Two critical components of the system are the plug-in [1] (middleware), and the Meeting Engine. Middleware has been introduced to ensure high system reliability. It also plays important role in system security. The crucial idea behind middleware is that collaborative tools cannot communicate directly with the messaging server. Instead, they use middleware method calls for such communication. The middleware acts as a message filter and multiplexer, preventing applications from sending ill-formed or illegal messages. An ill-behaved tool might not work but it would not disturb the overall system operation.
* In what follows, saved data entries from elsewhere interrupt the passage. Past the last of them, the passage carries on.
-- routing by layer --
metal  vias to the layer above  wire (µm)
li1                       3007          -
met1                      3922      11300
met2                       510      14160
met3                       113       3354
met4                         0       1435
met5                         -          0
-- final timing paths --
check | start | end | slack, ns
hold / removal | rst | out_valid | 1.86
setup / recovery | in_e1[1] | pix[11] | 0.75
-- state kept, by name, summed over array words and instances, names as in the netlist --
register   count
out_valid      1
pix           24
This design comes from an exercise in tuning for small area, a short achievable clock period and few clock cycles on the open sky130 flow, not from production work.
The RTL was checked by simulation tests, not by an equivalence proof against the original design.
Power is estimated from default activity; no workload was simulated.

Design wordstuf_core, start of the top module:
module wordstuf_core (
    input  wire        clk,
    input  wire        rst,
    input  wire        cmd_valid,
    output wire        cmd_ready,
    input  wire [39:0] cmd,
    output reg         rsp_valid,
    output reg         rsp_err,
    output reg         rsp_flag,
    output reg  [31:0] rsp_value
);
    localparam [31:0] MARKER_WORD = 32'hCAFEB8DA;
    localparam [7:0]  MK0 = 8'hDA, MK1 = 8'hB8, MK2 = 8'hFE, MK3 = 8'hCA;
    localparam [7:0] OP_ENC_OFFSET = 8'h01;
    localparam [7:0] OP_DEC_OFFSET = 8'h02;
    localparam [7:0] OP_SCAN_SETW  = 8'h10;
    localparam [7:0] OP_SCAN_GETW  = 8'h11;
    localparam [7:0] OP_SCAN_START = 8'h12;
    localparam [7:0] OP_SCAN_BYTE  = 8'h13;
    localparam [7:0] OP_DEC_INIT   = 8'h20;
    localparam [7:0] OP_DEC_INGEST = 8'h21;
    localparam [7:0] OP_DEC_STATUS = 8'h22;
    localparam [7:0] OP_DEC_LAST   = 8'h23;
    localparam [7:0] OP_ENC_FRAME  = 8'h30;
    localparam [7:0] OP_DST_WRITE  = 8'h40;
    localparam [7:0] OP_DST_READ   = 8'h41;
    localparam [7:0] OP_ENC_WRITE  = 8'h50;
    localparam [7:0] OP_ENC_READ   = 8'h51;
    localparam [2:0] ST_PARSING        = 3'd0;
    localparam [2:0] ST_DST_OVERRUN    = 3'd1;
    localparam [2:0] ST_OFFSET_TOO_BIG = 3'd2;
    localparam [2:0] ST_OFFSET_ODD     = 3'd4;
    function [7:0] mk_lane(input [1:0] k, input [1:0] a);
        case (k - a)
            2'd0: mk_lane = MK0;
            2'd1: mk_lane = MK1;
            2'd2: mk_lane = MK2;
            default: mk_lane = MK3;
        endcase
    endfunction
    function [15:0] quad_rows(input [5:0] a);
        integer q;
        reg [3:0] r1;
        begin
            r1 = a[5:2] + 4'd1;
  ...
clock: 12.0 ns
lec_check: 0
cap_margin: 20
core_margin: 2
core_utilization: 60
cts_buf_list: sky130_fd_sc_hd__clkbuf_8
cts_cluster_diameter: 35
cts_cluster_size: 10
slew_margin: 20
standard.sh (not shown) runs the stock make flow with config.mk's settings and CLKGATE_MAP_FILE= SYNTH_SCRIPT=/design/flow/synth_recipe.tcl, a recipe that flattens the netlist after the stock synthesis.
==> flow/flow/run.sh <==
#!/bin/bash
# The standard layout (standard.sh, all steps), with one change: the buffers
# that ORFS puts on every input and output port are sky130_fd_sc_hd__buf_2
# instead of the platform's default delay buffer. The whole flow's output is
# kept in flow_standard.log in the work folder; ORFS's per-step logs are under
# orfs/logs.
set -euo pipefail
export BUFFER_PORTS_ARGS="-buffer_cell sky130_fd_sc_hd__buf_2"
bash standard.sh > flow_standard.log 2>&1
The baseline finished clean.
Testbench counts at the start, summed over its fixed seeds: cycles 47,848.
Next try:
==> flow/flow/run.sh (replaced) <==
#!/bin/bash
# The standard layout (standard.sh, all steps), with these changes to how the
# layout is made:
#  - the buffers that ORFS puts on every input and output port are
#    sky130_fd_sc_hd__buf_2 instead of the platform's default delay buffer;
#  - the pin placer keeps rst, cmd_valid and cmd_ready together, since
#    cmd_ready is a short function of rst;
#  - clock tree synthesis uses clkbuf_8 buffers on small sink clusters and
#    inserts no dummy loads.
# The whole flow's output is kept in flow_standard.log in the work folder;
# ORFS's per-step logs are under orfs/logs.
set -euo pipefail
export BUFFER_PORTS_ARGS="-buffer_cell sky130_fd_sc_hd__buf_2"
export PLACE_PINS_ARGS="-group_pins {rst cmd_ready cmd_valid}"
export CTS_ARGS="-sink_clustering_enable -repair_clock_nets -dont_use_dummy_load -buf_list sky130_fd_sc_hd__clkbuf_8 -sink_clustering_size 10 -sink_clustering_max_diameter 35"
bash standard.sh > flow_standard.log 2>&1
Settings changed: CORE_UTILIZATION 60 to 70, CTS_BUF_LIST sky130_fd_sc_hd__clkbuf_8 to unset, CTS_CLUSTER_DIAMETER 35 to unset, CTS_CLUSTER_SIZE 10 to unset.
Result:
- The changed run produced a clean layout
- sequential share of layout area climbs by 1.7 points
- sequential power hardly moves
- count of clock-buffer cells in the layout drops by 26
- global-route usage climbs by 5.5 points
- setup slack gets worse by 0.50 ns
- clock skew climbs by 0.055 ns
- area after synthesis is unchanged

* * *

Setup of old:
wordstuf_core, a different RTL version from the one above (not shown whole).
Size: about 4,600 cells after synthesis, ~1,300 flip-flops, ~79 I/O pins, ~58,000 um2 of cells after synthesis.
clock: 12.0 ns
lec_check: 0
cap_margin: 10
core_margin: 2
core_utilization: 70
slew_margin: 10
==> flow/flow/run.sh <==
#!/bin/bash
# The standard layout (standard.sh, all steps), with these changes to how the
# layout is made:
#  - the buffers that ORFS puts on every input and output port are
#    sky130_fd_sc_hd__buf_2 instead of the platform's default delay buffer;
#  - the pin placer keeps rst, cmd_valid and cmd_ready together, since
#    cmd_ready is a short function of rst;
#  - clock tree synthesis uses clkbuf_8 buffers on small sink clusters and
#    inserts no dummy loads.
# The whole flow's output is kept in flow_standard.log in the work folder;
# ORFS's per-step logs are under orfs/logs.
set -euo pipefail
export BUFFER_PORTS_ARGS="-buffer_cell sky130_fd_sc_hd__buf_2"
export PLACE_PINS_ARGS="-group_pins {rst cmd_ready cmd_valid}"
export CTS_ARGS="-sink_clustering_enable -repair_clock_nets -dont_use_dummy_load -buf_list sky130_fd_sc_hd__clkbuf_8 -sink_clustering_size 16 -sink_clustering_max_diameter 45"
bash standard.sh > flow_standard.log 2>&1
Testbench counts of old, summed over its fixed seeds: cycles 47,848.
--- input diff old..new ---
Settings: SLEW_MARGIN changed from 10 to 20; CAP_MARGIN changed from 10 to 20.
new reports a higher non-clock buffer count than old does. Time the final worst path needs with I/O delays and setup of old is on par with new. Between new and old, it is new whose sum of met2 wire segment lengths after detailed routing is higher, by about 0.35%. As far as clock buffer count from CTS goes, old and new are indistinguishable; the numbers are identical.

* * *

Another version of the RTL of wordstuf_core (not shown whole).
Size: roughly 4700 cells after synthesis, about 79 I/O pins, ~58000 sq um of cells after synthesis.
Settings: LEC_CHECK=0, CAP_MARGIN=20, CORE_MARGIN=2, CORE_UTILIZATION=60, SLEW_MARGIN=20; clock period 12.0 ns.
==> flow/flow/run.sh <==
#!/bin/bash
# The standard layout (standard.sh, all steps), with these changes to how the
# layout is made:
#  - the buffers that ORFS puts on every input and output port are
#    sky130_fd_sc_hd__buf_2 instead of the platform's default delay buffer;
#  - the pin placer keeps rst, cmd_valid and cmd_ready together, since
#    cmd_ready is a short function of rst;
#  - clock tree synthesis uses clkbuf_8 buffers on small sink clusters and
#    inserts no dummy loads.
# The whole flow's output is kept in flow_standard.log in the work folder;
# ORFS's per-step logs are under orfs/logs.
set -euo pipefail
export BUFFER_PORTS_ARGS="-buffer_cell sky130_fd_sc_hd__buf_2"
export PLACE_PINS_ARGS="-group_pins {rst cmd_ready cmd_valid}"
export CTS_ARGS="-sink_clustering_enable -repair_clock_nets -dont_use_dummy_load -buf_list sky130_fd_sc_hd__clkbuf_8 -sink_clustering_size 10 -sink_clustering_max_diameter 35"
bash standard.sh > flow_standard.log 2>&1
The baseline finished clean.
Testbench counts at the start, summed over its fixed seeds: cycles 47,848.
Change:
--- a/flow/flow/run.sh
+++ b/flow/flow/run.sh
@@ -14,3 +14,3 @@
 export PLACE_PINS_ARGS="-group_pins {rst cmd_ready cmd_valid}"
-export CTS_ARGS="-sink_clustering_enable -repair_clock_nets -dont_use_dummy_load -buf_list sky130_fd_sc_hd__clkbuf_8 -sink_clustering_size 10 -sink_clustering_max_diameter 35"
+export CTS_ARGS="-sink_clustering_enable -repair_clock_nets -dont_use_dummy_load -buf_list sky130_fd_sc_hd__clkbuf_8 -sink_clustering_size 16 -sink_clustering_max_diameter 45"
 bash standard.sh > flow_standard.log 2>&1
- CORE_UTILIZATION: 60 -> 70
After rerunning:
- The new run produced a clean layout
- core utilization grows by 9.9 points
- clock-buffer cell count shrinks by 59
- sequential share of layout area grows by 1.1 points
- final cell count shrinks by 4.5%
- setup slack improved by 91 ps
- sequential cell count stays the same
- power shrinks by 6.6%

what the ideal ports hide:
Ports are ideal in the flow. The routed layouts listed here were re-timed in OpenROAD.
Step 1, drivers: a clkbuf_16 drives clk and a buf_2 each remaining input, both assumed.
Step 2 moves the port delays by t, midway between the first and last clock arrival at a register: inputs arrive t later, outputs are due t later. That takes back most of the time a late clock gives input paths.
a / b / c = no drivers / after step 1 / after step 2; a / b = the first two.
run	t, ns	slack for setup (ns)	worst setup path at the end	slew at the worst register clock pin (ns)
the first run of note 1	0.941	6.694 / 6.670 / 6.670	input to output	0.08 / 0.08
the second run of note 1	0.898	6.192 / 6.153 / 6.153	input to output	0.07 / 0.07
old	0.895	6.603 / 6.603 / 6.603	register to register	0.09 / 0.09
new	0.881	6.604 / 6.604 / 6.604	register to register	0.10 / 0.10
the first run of note 3	0.911	6.646 / 6.617 / 6.617	input to output	0.07 / 0.07
the second run of note 3	0.857	6.738 / 6.718 / 6.718	input to output	0.10 / 0.10
After both steps every run listed still meets setup and hold. The setup slack of the second run of note 1, which loses most, moves by -0.039 ns with the drivers and by -0.039 ns with both steps.
This design comes from an exercise in tuning for small area on the open sky130 flow, not from production work.
At most, simulation tests tie the RTL to the original design; equivalence was not proved.
Power and IR drop assume default switching activity.

==> run a: inputs <==
==> flow/design.v <==
module fcp #(
    parameter PMAX = 64                  
) (
    input  wire        clk,
    input  wire        rst,              
    input  wire        req_valid,
    input  wire [35:0] req,
    output reg         rsp_valid,
    output wire [49:0] rsp
);
    localparam [3:0] OP_NOP      = 4'h0,
                     OP_CSINIT   = 4'h1,
                     OP_CSADD    = 4'h2,
                     OP_CSFIN    = 4'h3,
                     OP_ENCSTART = 4'h4,
                     OP_ENCPAY   = 4'h5,
                     OP_ENCEMIT  = 4'h6,
                     OP_ENCABORT = 4'h7,
                     OP_HDPUSH   = 4'h8,
                     OP_HDGET    = 4'h9,
                     OP_HDCLR    = 4'hA,
                     OP_PACK     = 4'hB,
                     OP_UNPACK   = 4'hC;
    localparam [1:0] ST_OK            = 2'd0,
                     ST_REFUSED_STATE = 2'd1,
                     ST_REFUSED_LEN   = 2'd2,
                     ST_ILLEGAL_OP    = 2'd3;
    localparam [1:0] E_IDLE = 2'd0,
                     E_FILL = 2'd1,
                     E_EMIT = 2'd2;
    wire [3:0]  opsel = req[35:32];
    wire [31:0] arg   = req[31:0];
    wire [7:0]  b     = arg[7:0];
    reg  [7:0]  acc;
    reg  [1:0]  estate;
    reg  [7:0]  t_type;
    reg  [7:0]  t_id;
    reg  [6:0]  t_len;       
    reg  [6:0]  cnt;         
    reg  [2:0]  hst;         
    reg  [47:0] hdr;         
    reg  [7:0]  pb [0:63];   
    reg  [31:0] rsp_lo;      
    reg  [1:0]  rsp_st;
    reg         rsp_hdget;   
    wire hvalid   = (hst == 3'd6);
    wire enc_idle = (estate == E_IDLE);
    wire enc_fill = (estate == E_FILL);
    wire enc_emit = (estate == E_EMIT);
    wire [6:0] cnt_inc  = cnt + 7'd1;
    wire       cnt_last = (cnt_inc == t_len);
    wire [5:0] lm1      = t_len[5:0] - 6'd1;    
    wire [2:0] sft      = ~lm1[2:0];
    wire [2:0] hk       = cnt[2:0] - 3'd2;      
    wire [7:0] pay_byte = (sft == 3'd7) ? pb[62] : pb[63];
    wire       is_start = (opsel == OP_ENCSTART);
    wire       ysel_len = (opsel == OP_ENCEMIT) || (opsel == OP_ENCABORT);
    wire       pending  = enc_fill || (enc_emit && cnt == 7'd122);
    wire [7:0] add_x    = is_start ? arg[7:0] : acc;
    wire [7:0] add_y    = is_start ? arg[15:8] : ysel_len ? {1'b0, t_len} : b;
    wire [7:0] add_s    = add_x + add_y + {7'd0, is_start | ysel_len};
    reg  [7:0] hdr_byte;
    always @(*) begin
        case (cnt[2:0])
            3'd2:    hdr_byte = ~add_s;
            3'd3:    hdr_byte = 8'h03;
            3'd4:    hdr_byte = t_type;
            3'd5:    hdr_byte = t_id;
            3'd6:    hdr_byte = {1'b0, t_len};
            default: hdr_byte = 8'h00;
        endcase
    end
    wire [7:0] emit_byte = cnt[6] ? hdr_byte : pay_byte;
    wire       len_big = (arg[31:16] > 16'd64);
    reg  [1:0]  status;
    reg  [31:0] data;
    always @(*) begin
        status = ST_OK;
        data   = 32'd0;
        case (opsel)
            OP_NOP, OP_ENCABORT, OP_HDCLR: ;
            OP_CSINIT, OP_CSADD:
                if (!enc_idle) status = ST_REFUSED_STATE;
            OP_CSFIN:
                if (!enc_idle) status = ST_REFUSED_STATE;
                else           data[7:0] = ~acc;
            OP_ENCSTART:
                if (!enc_idle)    status = ST_REFUSED_STATE;
                else if (len_big) status = ST_REFUSED_LEN;
            OP_ENCPAY:
                if (!enc_fill) status = ST_REFUSED_STATE;
            OP_ENCEMIT:
                if (!enc_emit) status = ST_REFUSED_STATE;
                else           data[8:0] = {cnt_last, emit_byte};
            OP_HDPUSH:
                data[0] = (hst == 3'd5);
            OP_HDGET:
                if (!hvalid) status = ST_REFUSED_STATE;
                else         data = hdr[31:0];
            OP_PACK:
                data = {arg[27:0], 4'b0000};
            OP_UNPACK:
                data = {arg[2:0], arg[3], arg[31:10], arg[9:4]};
            default:
                status = ST_ILLEGAL_OP;
        endcase
    end
    wire do_op = req_valid && !rst && (status == ST_OK);
    wire do_pay  = do_op && (opsel == OP_ENCPAY);
    wire do_emit = do_op && (opsel == OP_ENCEMIT);
    wire shift   = do_pay || (do_emit && (!cnt[6] || hk < sft));
    always @(posedge clk) begin
        if (rst) begin
            acc    <= 8'hFF;
            estate <= E_IDLE;
            hst    <= 3'd0;
        end else if (do_op) begin
            case (opsel)
                OP_CSINIT: acc <= 8'hFF;
                OP_CSADD:  acc <= add_s;
                OP_ENCSTART: begin
                    t_type <= arg[7:0];
                    t_id   <= arg[15:8];
                    t_len  <= arg[22:16];
                    acc    <= add_s;
                    if (arg[22:16] == 7'd0) begin
                        estate <= E_EMIT;
                        cnt    <= 7'd122;
                    end else begin
                        estate <= E_FILL;
                        cnt    <= 7'd0;
                    end
                end
                OP_ENCPAY: begin
                    acc <= add_s;
                    if (cnt_last) begin
                        estate <= E_EMIT;
                        cnt    <= 7'd122;
                    end else begin
                        cnt    <= cnt_inc;
                    end
                end
                OP_ENCEMIT: begin
                    cnt <= cnt_inc;
                    if (pending)
                        acc <= add_s;
                    if (cnt_last)
                        estate <= E_IDLE;
                end
                OP_ENCABORT: begin
                    estate <= E_IDLE;
                    if (pending)
                        acc <= add_s;
                end
                OP_HDPUSH: begin
                    hdr    <= {b, hdr[47:8]};
                    hst    <= (hst == 3'd6) ? 3'd1 : hst + 3'd1;
                end
                OP_HDCLR:  hst <= 3'd0;
                default: ;
            endcase
        end
    end
    integer i;
    always @(posedge clk) begin
        if (shift) begin
            for (i = 1; i < 64; i = i + 1) begin
                if (i % 8 == 0 && lm1[5:3] == 3'd7 - i / 8)
                    pb[i] <= b;
                else
                    pb[i] <= pb[i-1];
            end
            pb[0] <= b;
        end
    end
    always @(posedge clk) begin
        if (rst) rsp_valid <= 1'b0;
        else     rsp_valid <= req_valid;
        rsp_st    <= status;
        rsp_lo    <= data;
        rsp_hdget <= (opsel == OP_HDGET) && hvalid;
    end
    assign rsp = {rsp_st, rsp_hdget ? hdr[47:32] : 16'd0, rsp_lo};
endmodule
==> flow/flow/run.sh <==
#!/bin/bash
set -euo pipefail
export BUFFER_PORTS_ARGS="-buffer_cell sky130_fd_sc_hd__buf_1"
export CTS_ARGS="-sink_clustering_enable -repair_clock_nets -dont_use_dummy_load -sink_clustering_size 25 -sink_clustering_max_diameter 100 -buf_list {sky130_fd_sc_hd__clkbuf_8 sky130_fd_sc_hd__clkbuf_16}"
bash standard.sh finish > make.log 2>&1
==> flow/standard.sh <==
#!/bin/bash
# synth_recipe.tcl (not shown) runs the flow's synth.tcl, then flattens the netlist and writes it again
# the make line also repeats each setting of config.mk as NAME=value (left out here)
make -C /OpenROAD-flow-scripts/flow DESIGN_CONFIG=/design/flow/config.mk WORK_HOME=/design/flow/orfs CLKGATE_MAP_FILE= SYNTH_SCRIPT=/design/flow/synth_recipe.tcl "${@:-finish}"
==> flow/config.mk <==
export PLATFORM = sky130hd
export DESIGN_NAME = fcp
export DESIGN_NICKNAME = fcp
export VERILOG_FILES = /design/flow/design.v
export SDC_FILE = /design/flow/constraint.sdc
export NUM_CORES = 4
export LEC_CHECK = 0
export CAP_MARGIN = 20
export CORE_MARGIN = 2
export CORE_UTILIZATION = 40
export PLACE_DENSITY = 0.6
export SLEW_MARGIN = 20
==> flow/constraint.sdc <==
create_clock -name core_clock -period 5.0 [get_ports {clk}]
set_input_delay 1.0000 -clock core_clock [delete_from_list [all_inputs] [get_ports {clk}]]
set_output_delay 1.0000 -clock core_clock [all_outputs]
set_load 0.01 [all_outputs]
==> run b: changes against run a <==
--- a/flow/design.v
+++ b/flow/design.v
@@ -37,32 +37,24 @@
     reg  [7:0]  t_id;
     reg  [6:0]  t_len;       
     reg  [6:0]  cnt;         
-    reg  [2:0]  hst;         
+    reg  [2:0]  hcnt;
+    reg         hvalid;
     reg  [47:0] hdr;         
     reg  [7:0]  pb [0:63];   
     reg  [31:0] rsp_lo;      
     reg  [1:0]  rsp_st;
     reg         rsp_hdget;   
-    wire hvalid   = (hst == 3'd6);
     wire enc_idle = (estate == E_IDLE);
     wire enc_fill = (estate == E_FILL);
     wire enc_emit = (estate == E_EMIT);
     wire [6:0] cnt_inc  = cnt + 7'd1;
     wire       cnt_last = (cnt_inc == t_len);
     wire [5:0] lm1      = t_len[5:0] - 6'd1;    
-    wire [2:0] sft      = ~lm1[2:0];
-    wire [2:0] hk       = cnt[2:0] - 3'd2;      
-    wire [7:0] pay_byte = (sft == 3'd7) ? pb[62] : pb[63];
-    wire       is_start = (opsel == OP_ENCSTART);
-    wire       ysel_len = (opsel == OP_ENCEMIT) || (opsel == OP_ENCABORT);
-    wire       pending  = enc_fill || (enc_emit && cnt == 7'd122);
-    wire [7:0] add_x    = is_start ? arg[7:0] : acc;
-    wire [7:0] add_y    = is_start ? arg[15:8] : ysel_len ? {1'b0, t_len} : b;
-    wire [7:0] add_s    = add_x + add_y + {7'd0, is_start | ysel_len};
+    wire [7:0] pay_byte = pb[{3'b111, lm1[2:0]}];
     reg  [7:0] hdr_byte;
     always @(*) begin
         case (cnt[2:0])
-            3'd2:    hdr_byte = ~add_s;
+            3'd2:    hdr_byte = ~acc;
             3'd3:    hdr_byte = 8'h03;
             3'd4:    hdr_byte = t_type;
             3'd5:    hdr_byte = t_id;
@@ -71,6 +63,7 @@
         endcase
     end
     wire [7:0] emit_byte = cnt[6] ? hdr_byte : pay_byte;
+    wire [7:0] hdr_acc = arg[7:0] + arg[15:8] + arg[23:16] + 8'd2;
     wire       len_big = (arg[31:16] > 16'd64);
     reg  [1:0]  status;
     reg  [31:0] data;
@@ -93,7 +86,7 @@
                 if (!enc_emit) status = ST_REFUSED_STATE;
                 else           data[8:0] = {cnt_last, emit_byte};
             OP_HDPUSH:
-                data[0] = (hst == 3'd5);
+                data[0] = (hcnt == 3'd5);
             OP_HDGET:
                 if (!hvalid) status = ST_REFUSED_STATE;
                 else         data = hdr[31:0];
@@ -108,21 +101,22 @@
     wire do_op = req_valid && !rst && (status == ST_OK);
     wire do_pay  = do_op && (opsel == OP_ENCPAY);
     wire do_emit = do_op && (opsel == OP_ENCEMIT);
-    wire shift   = do_pay || (do_emit && (!cnt[6] || hk < sft));
+    wire shift   = do_pay || (do_emit && !cnt[6]);
     always @(posedge clk) begin
         if (rst) begin
             acc    <= 8'hFF;
             estate <= E_IDLE;
-            hst    <= 3'd0;
+            hcnt   <= 3'd0;
+            hvalid <= 1'b0;
         end else if (do_op) begin
             case (opsel)
                 OP_CSINIT: acc <= 8'hFF;
-                OP_CSADD:  acc <= add_s;
+                OP_CSADD:  acc <= acc + b;
                 OP_ENCSTART: begin
                     t_type <= arg[7:0];
                     t_id   <= arg[15:8];
                     t_len  <= arg[22:16];
-                    acc    <= add_s;
+                    acc    <= hdr_acc;
                     if (arg[22:16] == 7'd0) begin
                         estate <= E_EMIT;
                         cnt    <= 7'd122;
@@ -132,7 +126,7 @@
                     end
                 end
                 OP_ENCPAY: begin
-                    acc <= add_s;
+                    acc <= acc + b;
                     if (cnt_last) begin
                         estate <= E_EMIT;
                         cnt    <= 7'd122;
@@ -142,21 +136,19 @@
                 end
                 OP_ENCEMIT: begin
                     cnt <= cnt_inc;
-                    if (pending)
-                        acc <= add_s;
                     if (cnt_last)
                         estate <= E_IDLE;
                 end
-                OP_ENCABORT: begin
-                    estate <= E_IDLE;
-                    if (pending)
-                        acc <= add_s;
-                end
+                OP_ENCABORT: estate <= E_IDLE;
                 OP_HDPUSH: begin
                     hdr    <= {b, hdr[47:8]};
-                    hst    <= (hst == 3'd6) ? 3'd1 : hst + 3'd1;
+                    hvalid <= (hcnt == 3'd5);
+                    hcnt   <= (hcnt == 3'd5) ? 3'd0 : hcnt + 3'd1;
                 end
-                OP_HDCLR:  hst <= 3'd0;
+                OP_HDCLR: begin
+                    hcnt   <= 3'd0;
+                    hvalid <= 1'b0;
+                end
                 default: ;
             endcase
         end
==> flow/run.sh (new file) <==
#!/bin/bash
# synth_recipe.tcl (not shown) runs the flow's synth.tcl, then flattens the netlist and writes it again
# the make line also repeats each setting of config.mk as NAME=value (left out here)
make -C /OpenROAD-flow-scripts/flow DESIGN_CONFIG=/design/flow/config.mk WORK_HOME=/design/flow/orfs CLKGATE_MAP_FILE= SYNTH_SCRIPT=/design/flow/synth_recipe.tcl finish
Settings changed: CTS_BUF_LIST set to sky130_fd_sc_hd__clkbuf_4 sky130_fd_sc_hd__clkbuf_8.
removed: flow/flow/run.sh
removed: flow/standard.sh
==> comparison <==
Of run a and run b, run b has the higher power (gap about 18%, measured against run b).
Against run a, the global-route usage of run b is higher by 1.6 points.
In run a the core utilization is lower than in run b, by 3.0 points.
Of run a and run b, run b has the higher die area (gap about 3%, measured against run b).
Against run a, the combinational power of run b is larger by 27%.
Of run b and run a, run b has the higher routed wire length (gap about 15%, measured against run a).
Of run b and run a, run b has the higher clock power (gap about 70%, measured against run a).
Between run b and run a, the lower sequential cell count is in run a (gap 1).
Of run b and run a, run b has the higher area after synthesis (gap 3.1%, measured against run a).
Non-clock buffer count: run a is higher than run b (13).
No functional check of the RTL was part of run b.

## port drivers added, routing unchanged
No port has a modelled driver above. Below, the same layouts with a new extraction and two added sets of constraints.
Step 1, drivers: a clkbuf_16 drives clk and a buf_2 each remaining input, both assumed.
Step 2, shift: input delay + t, output delay - t, t = (earliest + latest rising clock arrival at the registers) / 2. This alone moves slack from input paths to output paths.
Slacks: no drivers / after step 1 / after step 2; pairs: no drivers / after step 1.
run | shift t [ns] | slack for setup (ns) | worst setup path at the end | slew at the worst register clock pin (ns) | pins driven straight from the clock port
run a | 0.633 | 1.351 / 1.377 / 0.743 | input to register | 0.10 / 0.10 | 1
run b | 0.720 | 1.563 / 1.589 / 0.870 | input to register | 0.07 / 0.07 | 1
After both steps setup and hold are still met in every run listed. The setup slack of run b, which loses most, moves by +0.026 ns with the drivers and by -0.693 ns with both steps.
Use of the plug-in as data multiplexer simplifies implementation of the messaging server. Each system client connects to the engine just once. A proprietary protocol provides all services necessary to identify message sources and addresses. In absence of the multiplexing plug-in, each application would have to open a separate connection to the messaging server. Such a solution practically precludes implementation of strong and coherent security mechanisms. As described in further sections, in TI framework secure communication is implemented between the plug-in and the messaging server.

Since the messaging server is a central element of the system, it may become a target of attacks executed by hackers that want to take control over the environment. The server has been designed with security in mind. It is primarily responsible for message routing. In contrast to data servers such as HTTP or FTP, TIME does not perform any local file operations. For its authentication and authorization functionality, TIME communicates through encrypted connection with the database placed behind the firewall. In addition, digital certificates may be used for authentication during database access to eliminate possibility of TIME spoofing. The database is accessed by TIME in read-only mode. The reason for this approach to TIME security design is that the messaging server cannot be placed in a highly secure environment without seriously impairing its basic function of message routing (see Section IX.B ). In the case that TIME is broken into, the server does not provide any means to further compromise OS or data source security.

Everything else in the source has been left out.